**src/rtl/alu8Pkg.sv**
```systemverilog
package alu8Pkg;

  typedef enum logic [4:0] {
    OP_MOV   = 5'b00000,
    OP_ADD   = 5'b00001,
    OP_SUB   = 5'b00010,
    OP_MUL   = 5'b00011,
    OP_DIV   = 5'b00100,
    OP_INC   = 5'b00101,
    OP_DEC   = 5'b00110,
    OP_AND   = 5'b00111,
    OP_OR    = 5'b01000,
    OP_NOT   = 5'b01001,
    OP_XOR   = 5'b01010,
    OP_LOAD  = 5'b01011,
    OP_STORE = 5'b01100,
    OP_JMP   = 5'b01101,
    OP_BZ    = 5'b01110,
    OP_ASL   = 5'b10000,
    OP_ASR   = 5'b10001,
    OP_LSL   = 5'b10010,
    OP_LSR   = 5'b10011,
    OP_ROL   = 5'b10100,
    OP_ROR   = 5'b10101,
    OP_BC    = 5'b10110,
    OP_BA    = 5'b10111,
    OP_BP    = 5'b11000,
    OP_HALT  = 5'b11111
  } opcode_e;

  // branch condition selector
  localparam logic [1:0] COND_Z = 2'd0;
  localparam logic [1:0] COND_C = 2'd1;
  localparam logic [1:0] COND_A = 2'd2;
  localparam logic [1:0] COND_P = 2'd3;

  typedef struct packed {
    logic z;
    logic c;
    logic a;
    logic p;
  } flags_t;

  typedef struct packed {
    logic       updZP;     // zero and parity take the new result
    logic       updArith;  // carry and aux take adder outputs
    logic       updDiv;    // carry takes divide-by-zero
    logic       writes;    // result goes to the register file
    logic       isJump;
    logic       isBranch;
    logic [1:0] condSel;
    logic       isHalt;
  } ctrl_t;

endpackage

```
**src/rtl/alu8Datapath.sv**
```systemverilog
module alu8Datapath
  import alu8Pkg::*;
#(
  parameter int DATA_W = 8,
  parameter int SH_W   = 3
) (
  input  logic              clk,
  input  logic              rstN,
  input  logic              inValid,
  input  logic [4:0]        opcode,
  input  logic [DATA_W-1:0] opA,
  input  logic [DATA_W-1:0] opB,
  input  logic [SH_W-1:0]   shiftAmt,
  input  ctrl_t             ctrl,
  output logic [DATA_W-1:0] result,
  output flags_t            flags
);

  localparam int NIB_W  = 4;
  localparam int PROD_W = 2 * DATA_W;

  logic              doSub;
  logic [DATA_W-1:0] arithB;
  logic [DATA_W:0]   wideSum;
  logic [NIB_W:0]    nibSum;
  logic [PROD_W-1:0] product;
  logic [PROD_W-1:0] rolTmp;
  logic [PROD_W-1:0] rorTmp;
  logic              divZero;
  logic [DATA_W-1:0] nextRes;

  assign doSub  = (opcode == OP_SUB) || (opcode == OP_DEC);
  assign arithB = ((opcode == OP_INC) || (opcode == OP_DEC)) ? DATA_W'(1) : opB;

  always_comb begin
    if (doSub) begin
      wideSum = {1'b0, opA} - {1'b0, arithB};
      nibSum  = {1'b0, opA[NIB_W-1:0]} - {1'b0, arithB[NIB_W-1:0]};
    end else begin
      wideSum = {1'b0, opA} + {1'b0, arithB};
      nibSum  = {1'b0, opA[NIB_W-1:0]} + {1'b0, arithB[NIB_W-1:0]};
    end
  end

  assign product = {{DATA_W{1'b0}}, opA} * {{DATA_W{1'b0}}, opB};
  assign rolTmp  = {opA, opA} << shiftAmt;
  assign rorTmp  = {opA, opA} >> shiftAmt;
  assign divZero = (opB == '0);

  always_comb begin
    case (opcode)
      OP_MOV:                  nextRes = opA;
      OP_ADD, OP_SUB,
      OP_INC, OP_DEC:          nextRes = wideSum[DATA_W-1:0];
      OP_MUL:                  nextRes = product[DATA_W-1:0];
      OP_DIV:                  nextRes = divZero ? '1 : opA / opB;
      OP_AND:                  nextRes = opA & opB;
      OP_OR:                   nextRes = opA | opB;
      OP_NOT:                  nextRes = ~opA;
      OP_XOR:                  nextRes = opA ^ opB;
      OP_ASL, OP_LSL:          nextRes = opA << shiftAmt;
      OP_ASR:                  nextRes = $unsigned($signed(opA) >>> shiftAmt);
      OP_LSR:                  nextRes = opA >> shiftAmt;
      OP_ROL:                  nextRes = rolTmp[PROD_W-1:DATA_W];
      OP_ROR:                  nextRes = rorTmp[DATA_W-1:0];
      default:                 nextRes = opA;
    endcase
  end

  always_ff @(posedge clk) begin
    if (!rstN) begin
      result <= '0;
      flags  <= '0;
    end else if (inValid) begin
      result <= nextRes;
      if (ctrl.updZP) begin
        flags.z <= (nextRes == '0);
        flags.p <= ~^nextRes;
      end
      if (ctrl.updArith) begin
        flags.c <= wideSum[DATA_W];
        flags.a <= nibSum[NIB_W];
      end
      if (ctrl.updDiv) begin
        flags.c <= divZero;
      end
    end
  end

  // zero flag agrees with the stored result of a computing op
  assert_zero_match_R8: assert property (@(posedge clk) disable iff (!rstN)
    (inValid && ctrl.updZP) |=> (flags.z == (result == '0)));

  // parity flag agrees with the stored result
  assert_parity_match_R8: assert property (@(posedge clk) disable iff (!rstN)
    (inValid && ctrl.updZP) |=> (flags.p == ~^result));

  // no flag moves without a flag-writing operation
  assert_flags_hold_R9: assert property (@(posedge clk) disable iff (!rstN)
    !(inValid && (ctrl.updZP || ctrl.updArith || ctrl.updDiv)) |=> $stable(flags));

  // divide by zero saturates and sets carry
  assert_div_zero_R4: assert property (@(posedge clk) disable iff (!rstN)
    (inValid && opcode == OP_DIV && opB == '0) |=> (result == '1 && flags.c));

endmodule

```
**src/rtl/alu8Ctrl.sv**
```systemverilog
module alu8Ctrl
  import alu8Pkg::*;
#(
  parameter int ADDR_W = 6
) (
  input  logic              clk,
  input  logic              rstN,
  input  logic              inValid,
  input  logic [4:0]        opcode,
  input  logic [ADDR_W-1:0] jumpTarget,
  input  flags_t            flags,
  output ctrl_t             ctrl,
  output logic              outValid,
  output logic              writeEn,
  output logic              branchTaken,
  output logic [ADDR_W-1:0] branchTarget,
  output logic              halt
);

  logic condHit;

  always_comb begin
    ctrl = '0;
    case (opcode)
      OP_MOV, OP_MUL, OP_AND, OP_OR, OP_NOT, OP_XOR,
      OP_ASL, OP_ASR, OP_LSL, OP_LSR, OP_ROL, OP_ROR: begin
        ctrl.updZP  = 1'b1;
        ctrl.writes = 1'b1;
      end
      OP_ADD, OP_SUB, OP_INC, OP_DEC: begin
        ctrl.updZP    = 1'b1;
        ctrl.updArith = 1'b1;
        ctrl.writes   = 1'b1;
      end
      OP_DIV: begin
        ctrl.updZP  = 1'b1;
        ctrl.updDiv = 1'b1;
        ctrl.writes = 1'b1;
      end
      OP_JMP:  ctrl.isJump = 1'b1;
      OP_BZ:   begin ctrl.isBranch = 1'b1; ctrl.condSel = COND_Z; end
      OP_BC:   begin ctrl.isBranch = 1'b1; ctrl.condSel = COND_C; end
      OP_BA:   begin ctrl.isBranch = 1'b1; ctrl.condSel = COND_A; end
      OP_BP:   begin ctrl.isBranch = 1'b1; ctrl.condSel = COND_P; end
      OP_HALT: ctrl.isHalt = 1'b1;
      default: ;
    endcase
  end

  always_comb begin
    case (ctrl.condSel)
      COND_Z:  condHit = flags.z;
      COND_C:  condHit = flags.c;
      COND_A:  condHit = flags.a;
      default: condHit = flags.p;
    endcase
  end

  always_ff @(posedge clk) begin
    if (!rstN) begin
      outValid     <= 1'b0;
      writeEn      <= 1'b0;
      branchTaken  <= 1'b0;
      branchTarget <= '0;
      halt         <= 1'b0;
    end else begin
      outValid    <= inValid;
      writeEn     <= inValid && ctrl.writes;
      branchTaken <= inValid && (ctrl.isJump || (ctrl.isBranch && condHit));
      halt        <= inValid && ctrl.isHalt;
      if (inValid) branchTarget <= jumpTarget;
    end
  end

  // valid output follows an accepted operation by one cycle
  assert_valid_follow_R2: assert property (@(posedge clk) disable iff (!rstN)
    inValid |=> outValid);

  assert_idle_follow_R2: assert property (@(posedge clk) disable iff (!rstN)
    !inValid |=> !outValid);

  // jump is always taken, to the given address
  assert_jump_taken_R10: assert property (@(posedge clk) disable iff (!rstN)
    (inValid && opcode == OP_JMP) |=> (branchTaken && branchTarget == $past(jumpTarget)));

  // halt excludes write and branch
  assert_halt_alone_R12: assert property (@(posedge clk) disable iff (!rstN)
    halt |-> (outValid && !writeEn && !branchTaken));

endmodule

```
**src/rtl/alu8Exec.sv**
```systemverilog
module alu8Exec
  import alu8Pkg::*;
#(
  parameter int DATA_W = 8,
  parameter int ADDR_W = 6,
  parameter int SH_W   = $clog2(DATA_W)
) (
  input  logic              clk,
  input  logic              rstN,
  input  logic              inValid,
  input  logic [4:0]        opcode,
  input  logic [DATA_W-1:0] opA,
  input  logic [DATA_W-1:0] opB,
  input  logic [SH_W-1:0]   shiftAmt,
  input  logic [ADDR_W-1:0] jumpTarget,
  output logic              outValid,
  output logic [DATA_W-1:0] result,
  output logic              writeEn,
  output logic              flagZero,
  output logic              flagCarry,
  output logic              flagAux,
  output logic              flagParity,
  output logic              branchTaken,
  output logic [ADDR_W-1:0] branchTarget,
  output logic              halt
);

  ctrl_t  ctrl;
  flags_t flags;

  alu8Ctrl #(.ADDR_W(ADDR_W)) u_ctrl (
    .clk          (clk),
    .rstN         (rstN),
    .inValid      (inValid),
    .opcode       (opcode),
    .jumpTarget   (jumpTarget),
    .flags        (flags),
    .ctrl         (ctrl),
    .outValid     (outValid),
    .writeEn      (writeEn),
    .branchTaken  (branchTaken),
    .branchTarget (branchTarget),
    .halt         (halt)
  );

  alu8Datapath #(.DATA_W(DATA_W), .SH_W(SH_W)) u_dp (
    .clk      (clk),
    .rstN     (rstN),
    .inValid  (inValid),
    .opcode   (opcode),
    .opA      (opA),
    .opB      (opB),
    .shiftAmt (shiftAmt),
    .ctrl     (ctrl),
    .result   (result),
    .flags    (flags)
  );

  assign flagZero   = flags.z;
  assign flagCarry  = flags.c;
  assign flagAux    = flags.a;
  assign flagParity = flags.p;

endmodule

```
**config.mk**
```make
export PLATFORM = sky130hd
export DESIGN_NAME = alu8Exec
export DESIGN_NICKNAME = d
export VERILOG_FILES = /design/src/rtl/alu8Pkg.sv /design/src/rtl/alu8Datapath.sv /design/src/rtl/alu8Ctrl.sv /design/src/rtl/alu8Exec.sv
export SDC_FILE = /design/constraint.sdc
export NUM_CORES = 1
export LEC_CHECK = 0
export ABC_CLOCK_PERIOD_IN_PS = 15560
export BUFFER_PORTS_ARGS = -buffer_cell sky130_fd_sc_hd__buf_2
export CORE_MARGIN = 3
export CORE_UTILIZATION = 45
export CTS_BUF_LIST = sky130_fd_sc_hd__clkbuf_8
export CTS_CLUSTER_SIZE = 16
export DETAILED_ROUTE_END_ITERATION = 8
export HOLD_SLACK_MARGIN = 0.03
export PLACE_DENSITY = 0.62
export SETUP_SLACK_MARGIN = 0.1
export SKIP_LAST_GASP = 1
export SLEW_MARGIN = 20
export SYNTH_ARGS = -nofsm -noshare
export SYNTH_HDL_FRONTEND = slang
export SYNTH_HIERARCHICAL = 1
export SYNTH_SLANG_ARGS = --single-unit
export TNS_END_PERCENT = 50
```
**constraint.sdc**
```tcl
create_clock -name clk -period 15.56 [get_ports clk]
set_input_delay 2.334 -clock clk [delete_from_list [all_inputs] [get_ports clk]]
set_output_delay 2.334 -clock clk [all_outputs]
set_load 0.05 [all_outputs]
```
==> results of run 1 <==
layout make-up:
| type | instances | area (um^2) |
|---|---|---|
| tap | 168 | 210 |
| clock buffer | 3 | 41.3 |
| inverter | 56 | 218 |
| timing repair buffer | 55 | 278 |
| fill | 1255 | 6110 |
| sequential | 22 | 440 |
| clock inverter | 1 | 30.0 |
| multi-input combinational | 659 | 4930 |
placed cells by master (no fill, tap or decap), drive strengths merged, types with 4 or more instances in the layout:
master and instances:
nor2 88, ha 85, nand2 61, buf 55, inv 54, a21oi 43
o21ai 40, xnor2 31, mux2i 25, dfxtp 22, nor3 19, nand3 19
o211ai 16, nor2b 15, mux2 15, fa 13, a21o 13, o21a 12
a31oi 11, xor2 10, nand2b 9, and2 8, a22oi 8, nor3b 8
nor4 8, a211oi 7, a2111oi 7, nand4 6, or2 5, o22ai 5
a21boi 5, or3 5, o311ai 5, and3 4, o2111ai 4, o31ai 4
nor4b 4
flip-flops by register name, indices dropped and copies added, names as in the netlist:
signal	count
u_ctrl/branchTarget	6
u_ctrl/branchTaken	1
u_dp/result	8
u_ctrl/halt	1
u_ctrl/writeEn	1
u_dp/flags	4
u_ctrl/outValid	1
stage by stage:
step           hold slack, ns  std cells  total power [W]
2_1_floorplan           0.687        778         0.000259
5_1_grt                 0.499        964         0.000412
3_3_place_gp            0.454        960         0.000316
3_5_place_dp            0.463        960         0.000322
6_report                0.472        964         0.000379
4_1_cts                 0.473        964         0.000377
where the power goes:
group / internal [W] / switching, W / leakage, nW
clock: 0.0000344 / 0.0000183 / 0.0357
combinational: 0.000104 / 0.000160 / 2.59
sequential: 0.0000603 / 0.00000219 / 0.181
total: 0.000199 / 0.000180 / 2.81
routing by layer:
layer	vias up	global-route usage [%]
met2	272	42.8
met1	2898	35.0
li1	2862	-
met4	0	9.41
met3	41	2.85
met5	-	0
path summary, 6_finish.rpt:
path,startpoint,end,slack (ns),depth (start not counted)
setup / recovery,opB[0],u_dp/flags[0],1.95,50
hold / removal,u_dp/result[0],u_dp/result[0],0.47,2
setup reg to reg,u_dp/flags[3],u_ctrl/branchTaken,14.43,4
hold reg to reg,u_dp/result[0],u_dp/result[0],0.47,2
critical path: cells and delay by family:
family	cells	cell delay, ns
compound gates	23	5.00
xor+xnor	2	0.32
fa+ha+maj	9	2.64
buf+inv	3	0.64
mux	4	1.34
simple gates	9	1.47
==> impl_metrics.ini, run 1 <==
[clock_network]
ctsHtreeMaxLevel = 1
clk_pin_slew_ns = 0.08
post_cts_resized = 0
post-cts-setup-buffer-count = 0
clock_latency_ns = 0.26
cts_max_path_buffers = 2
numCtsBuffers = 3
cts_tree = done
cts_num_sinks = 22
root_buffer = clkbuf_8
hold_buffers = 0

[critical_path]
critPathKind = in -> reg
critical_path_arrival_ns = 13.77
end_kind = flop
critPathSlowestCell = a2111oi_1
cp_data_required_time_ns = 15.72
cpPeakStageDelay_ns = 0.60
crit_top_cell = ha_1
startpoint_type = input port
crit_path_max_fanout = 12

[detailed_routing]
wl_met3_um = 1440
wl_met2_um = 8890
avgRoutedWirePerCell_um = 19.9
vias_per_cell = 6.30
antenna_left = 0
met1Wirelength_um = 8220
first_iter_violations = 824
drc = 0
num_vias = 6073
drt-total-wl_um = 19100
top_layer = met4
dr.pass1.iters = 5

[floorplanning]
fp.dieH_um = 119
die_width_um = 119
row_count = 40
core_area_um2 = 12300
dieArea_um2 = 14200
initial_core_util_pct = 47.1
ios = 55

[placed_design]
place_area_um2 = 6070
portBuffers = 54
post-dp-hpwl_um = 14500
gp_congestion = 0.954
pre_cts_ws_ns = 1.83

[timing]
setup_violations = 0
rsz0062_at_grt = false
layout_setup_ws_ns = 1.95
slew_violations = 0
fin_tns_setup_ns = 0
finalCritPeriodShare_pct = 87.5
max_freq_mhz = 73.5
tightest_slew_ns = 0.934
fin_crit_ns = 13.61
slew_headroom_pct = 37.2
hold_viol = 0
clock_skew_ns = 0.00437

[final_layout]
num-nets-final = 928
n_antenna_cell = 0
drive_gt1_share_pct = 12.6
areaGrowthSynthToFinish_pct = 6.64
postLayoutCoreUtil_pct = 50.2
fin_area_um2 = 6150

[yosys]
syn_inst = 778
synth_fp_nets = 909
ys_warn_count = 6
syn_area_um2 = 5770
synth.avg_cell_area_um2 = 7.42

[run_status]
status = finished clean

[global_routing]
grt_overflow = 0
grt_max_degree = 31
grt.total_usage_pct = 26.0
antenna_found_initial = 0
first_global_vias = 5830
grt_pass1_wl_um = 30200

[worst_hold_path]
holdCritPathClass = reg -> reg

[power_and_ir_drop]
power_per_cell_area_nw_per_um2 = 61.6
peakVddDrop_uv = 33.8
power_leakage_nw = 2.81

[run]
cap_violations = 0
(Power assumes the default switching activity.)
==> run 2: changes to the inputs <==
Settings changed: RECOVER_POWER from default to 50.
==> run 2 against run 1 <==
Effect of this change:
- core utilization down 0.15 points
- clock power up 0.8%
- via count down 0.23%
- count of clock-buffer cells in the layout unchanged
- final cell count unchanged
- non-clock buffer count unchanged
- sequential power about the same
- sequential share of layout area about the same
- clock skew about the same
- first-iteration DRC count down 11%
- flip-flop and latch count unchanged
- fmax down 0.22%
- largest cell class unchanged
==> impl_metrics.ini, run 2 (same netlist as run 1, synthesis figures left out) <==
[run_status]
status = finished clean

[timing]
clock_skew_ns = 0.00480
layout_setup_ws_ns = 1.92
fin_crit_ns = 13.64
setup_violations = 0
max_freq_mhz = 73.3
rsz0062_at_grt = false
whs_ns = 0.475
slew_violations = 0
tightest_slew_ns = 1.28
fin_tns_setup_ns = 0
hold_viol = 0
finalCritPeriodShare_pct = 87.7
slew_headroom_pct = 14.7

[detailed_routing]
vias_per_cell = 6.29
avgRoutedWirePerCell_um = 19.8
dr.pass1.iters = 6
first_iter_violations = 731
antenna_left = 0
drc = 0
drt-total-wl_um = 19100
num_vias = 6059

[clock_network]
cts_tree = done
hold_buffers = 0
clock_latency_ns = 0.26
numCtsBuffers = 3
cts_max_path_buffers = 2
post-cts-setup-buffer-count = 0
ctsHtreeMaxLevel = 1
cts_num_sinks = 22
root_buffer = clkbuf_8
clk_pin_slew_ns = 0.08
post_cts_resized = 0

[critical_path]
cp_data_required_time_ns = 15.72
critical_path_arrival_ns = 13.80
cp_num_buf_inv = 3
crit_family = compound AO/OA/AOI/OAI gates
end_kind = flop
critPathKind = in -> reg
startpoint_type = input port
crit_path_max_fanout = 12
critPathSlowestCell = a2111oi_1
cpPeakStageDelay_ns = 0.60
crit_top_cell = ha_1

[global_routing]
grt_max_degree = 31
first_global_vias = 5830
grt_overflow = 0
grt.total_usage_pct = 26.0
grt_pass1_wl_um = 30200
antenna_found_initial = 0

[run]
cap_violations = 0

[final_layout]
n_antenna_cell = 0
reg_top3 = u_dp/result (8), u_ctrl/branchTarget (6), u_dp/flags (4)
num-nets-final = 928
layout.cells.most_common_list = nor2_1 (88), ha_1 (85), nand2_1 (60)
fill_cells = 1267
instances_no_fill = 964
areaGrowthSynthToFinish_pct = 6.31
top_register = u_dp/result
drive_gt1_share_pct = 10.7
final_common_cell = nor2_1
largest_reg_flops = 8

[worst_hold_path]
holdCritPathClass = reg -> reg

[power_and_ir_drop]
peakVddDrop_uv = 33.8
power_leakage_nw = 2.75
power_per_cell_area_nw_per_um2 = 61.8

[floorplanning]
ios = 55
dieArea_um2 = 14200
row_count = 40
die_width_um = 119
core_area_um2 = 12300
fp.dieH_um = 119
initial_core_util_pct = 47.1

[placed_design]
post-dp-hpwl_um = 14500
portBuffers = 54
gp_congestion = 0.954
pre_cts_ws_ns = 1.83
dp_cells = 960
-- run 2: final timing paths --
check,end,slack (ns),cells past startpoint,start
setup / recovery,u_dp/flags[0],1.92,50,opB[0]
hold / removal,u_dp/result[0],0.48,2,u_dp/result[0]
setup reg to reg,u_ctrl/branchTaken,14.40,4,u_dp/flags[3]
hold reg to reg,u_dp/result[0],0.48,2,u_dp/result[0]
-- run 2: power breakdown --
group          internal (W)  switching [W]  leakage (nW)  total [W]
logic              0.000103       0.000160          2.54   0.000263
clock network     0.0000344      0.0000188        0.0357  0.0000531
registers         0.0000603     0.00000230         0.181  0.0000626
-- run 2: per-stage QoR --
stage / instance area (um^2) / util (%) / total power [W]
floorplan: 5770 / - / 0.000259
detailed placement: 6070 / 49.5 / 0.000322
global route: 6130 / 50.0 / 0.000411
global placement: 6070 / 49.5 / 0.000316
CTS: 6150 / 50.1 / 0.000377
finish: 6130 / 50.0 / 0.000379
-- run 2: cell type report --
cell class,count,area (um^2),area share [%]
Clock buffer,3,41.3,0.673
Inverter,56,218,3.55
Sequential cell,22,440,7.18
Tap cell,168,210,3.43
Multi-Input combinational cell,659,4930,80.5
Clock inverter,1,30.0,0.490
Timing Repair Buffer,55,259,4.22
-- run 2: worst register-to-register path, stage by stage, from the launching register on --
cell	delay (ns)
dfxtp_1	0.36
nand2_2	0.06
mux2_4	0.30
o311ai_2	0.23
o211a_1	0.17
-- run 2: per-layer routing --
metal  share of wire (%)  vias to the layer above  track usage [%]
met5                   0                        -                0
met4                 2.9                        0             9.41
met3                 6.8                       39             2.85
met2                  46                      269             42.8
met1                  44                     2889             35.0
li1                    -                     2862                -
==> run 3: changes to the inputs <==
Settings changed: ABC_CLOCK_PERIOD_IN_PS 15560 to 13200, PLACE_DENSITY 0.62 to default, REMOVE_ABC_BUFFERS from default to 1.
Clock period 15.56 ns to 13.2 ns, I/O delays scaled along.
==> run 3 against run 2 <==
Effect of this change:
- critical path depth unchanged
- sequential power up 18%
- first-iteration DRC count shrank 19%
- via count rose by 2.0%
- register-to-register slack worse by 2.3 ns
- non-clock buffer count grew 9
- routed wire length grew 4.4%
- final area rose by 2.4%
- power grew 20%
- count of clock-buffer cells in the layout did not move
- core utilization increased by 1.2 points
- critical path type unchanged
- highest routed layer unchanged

+---+

Check each line of the data for "divide". Copy the lines where it turns up.

    logic       updDiv;    // carry takes divide-by-zero
  // divide by zero saturates and sets carry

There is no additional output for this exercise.